* PROMPT *
Copy exactly the stretch of data below from the line with "set_output_delay 2.46 -clock" through the line with "localparam logic [2:0] REG_P2_RE", including both of those lines.

(Beginning of PROVIDED INFORMATION)

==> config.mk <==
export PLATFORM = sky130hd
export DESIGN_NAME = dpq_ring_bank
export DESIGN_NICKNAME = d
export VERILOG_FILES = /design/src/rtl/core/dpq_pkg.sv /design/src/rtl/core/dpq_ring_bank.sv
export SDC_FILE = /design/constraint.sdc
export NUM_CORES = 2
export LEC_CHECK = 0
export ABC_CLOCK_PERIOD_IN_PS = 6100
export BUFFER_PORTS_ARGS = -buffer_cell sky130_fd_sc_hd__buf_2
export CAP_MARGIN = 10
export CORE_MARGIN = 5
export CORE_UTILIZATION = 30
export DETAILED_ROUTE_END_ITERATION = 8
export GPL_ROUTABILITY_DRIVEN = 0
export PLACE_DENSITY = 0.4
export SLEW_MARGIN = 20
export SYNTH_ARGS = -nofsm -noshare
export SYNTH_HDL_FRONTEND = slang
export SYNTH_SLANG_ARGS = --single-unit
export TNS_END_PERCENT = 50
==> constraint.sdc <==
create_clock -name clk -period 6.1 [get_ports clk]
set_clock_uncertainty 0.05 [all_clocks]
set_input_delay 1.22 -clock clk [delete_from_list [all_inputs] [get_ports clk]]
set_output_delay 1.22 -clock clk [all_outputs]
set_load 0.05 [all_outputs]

(End of PROVIDED INFORMATION)
(Beginning of PROVIDED INFORMATION)

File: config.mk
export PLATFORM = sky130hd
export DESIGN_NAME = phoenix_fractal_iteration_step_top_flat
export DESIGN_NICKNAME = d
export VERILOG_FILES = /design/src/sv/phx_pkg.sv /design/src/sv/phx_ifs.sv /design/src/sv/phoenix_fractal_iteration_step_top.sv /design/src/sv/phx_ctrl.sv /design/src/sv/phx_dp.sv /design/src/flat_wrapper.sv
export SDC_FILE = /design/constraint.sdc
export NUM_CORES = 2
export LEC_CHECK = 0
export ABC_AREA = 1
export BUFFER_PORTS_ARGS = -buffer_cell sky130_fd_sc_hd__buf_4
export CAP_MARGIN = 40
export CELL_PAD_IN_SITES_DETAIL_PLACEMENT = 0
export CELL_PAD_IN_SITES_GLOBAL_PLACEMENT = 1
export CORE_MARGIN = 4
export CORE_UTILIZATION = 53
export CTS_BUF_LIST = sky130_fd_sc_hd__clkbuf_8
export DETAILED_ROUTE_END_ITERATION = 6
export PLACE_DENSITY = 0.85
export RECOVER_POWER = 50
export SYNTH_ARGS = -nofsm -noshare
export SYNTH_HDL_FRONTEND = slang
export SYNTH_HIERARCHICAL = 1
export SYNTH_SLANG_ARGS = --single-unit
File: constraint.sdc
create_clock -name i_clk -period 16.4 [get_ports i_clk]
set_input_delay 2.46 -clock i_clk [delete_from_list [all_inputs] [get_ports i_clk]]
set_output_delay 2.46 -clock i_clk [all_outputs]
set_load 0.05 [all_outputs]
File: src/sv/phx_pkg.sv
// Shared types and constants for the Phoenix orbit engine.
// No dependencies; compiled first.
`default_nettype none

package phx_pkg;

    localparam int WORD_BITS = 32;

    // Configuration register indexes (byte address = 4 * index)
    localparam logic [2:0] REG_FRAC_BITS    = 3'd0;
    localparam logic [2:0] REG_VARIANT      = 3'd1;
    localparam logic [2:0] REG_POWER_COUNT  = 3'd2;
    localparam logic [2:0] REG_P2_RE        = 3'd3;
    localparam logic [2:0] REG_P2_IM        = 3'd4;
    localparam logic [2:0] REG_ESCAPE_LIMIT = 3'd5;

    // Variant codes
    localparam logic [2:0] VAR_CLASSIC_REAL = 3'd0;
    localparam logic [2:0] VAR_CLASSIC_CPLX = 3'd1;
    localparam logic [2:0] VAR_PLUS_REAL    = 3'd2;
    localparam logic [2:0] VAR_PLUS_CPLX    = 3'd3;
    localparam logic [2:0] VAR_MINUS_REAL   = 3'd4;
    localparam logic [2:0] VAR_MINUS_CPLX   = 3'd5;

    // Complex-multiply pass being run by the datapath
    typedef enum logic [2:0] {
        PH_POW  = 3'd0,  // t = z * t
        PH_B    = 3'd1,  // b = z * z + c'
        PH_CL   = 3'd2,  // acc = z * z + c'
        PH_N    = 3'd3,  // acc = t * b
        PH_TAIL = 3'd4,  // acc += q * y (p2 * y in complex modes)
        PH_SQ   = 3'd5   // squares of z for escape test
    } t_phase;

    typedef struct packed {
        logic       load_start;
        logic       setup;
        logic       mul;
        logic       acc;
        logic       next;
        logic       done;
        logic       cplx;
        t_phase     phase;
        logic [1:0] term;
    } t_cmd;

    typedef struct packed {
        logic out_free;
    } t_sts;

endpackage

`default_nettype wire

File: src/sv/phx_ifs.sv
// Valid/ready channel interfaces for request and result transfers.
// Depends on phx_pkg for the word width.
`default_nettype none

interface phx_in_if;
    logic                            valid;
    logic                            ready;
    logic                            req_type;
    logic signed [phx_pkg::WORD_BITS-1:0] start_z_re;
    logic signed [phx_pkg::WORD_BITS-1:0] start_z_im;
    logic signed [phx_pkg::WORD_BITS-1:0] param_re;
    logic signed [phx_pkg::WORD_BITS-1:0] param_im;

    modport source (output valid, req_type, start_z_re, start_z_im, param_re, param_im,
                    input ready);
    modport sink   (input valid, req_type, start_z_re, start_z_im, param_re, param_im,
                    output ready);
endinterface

(End of PROVIDED INFORMATION)

* PROBLEM SOLUTION *
set_output_delay 2.46 -clock i_clk [all_outputs]
set_load 0.05 [all_outputs]
File: src/sv/phx_pkg.sv
// Shared types and constants for the Phoenix orbit engine.
// No dependencies; compiled first.
`default_nettype none

package phx_pkg;

    localparam int WORD_BITS = 32;

    // Configuration register indexes (byte address = 4 * index)
    localparam logic [2:0] REG_FRAC_BITS    = 3'd0;
    localparam logic [2:0] REG_VARIANT      = 3'd1;
    localparam logic [2:0] REG_POWER_COUNT  = 3'd2;
    localparam logic [2:0] REG_P2_RE        = 3'd3;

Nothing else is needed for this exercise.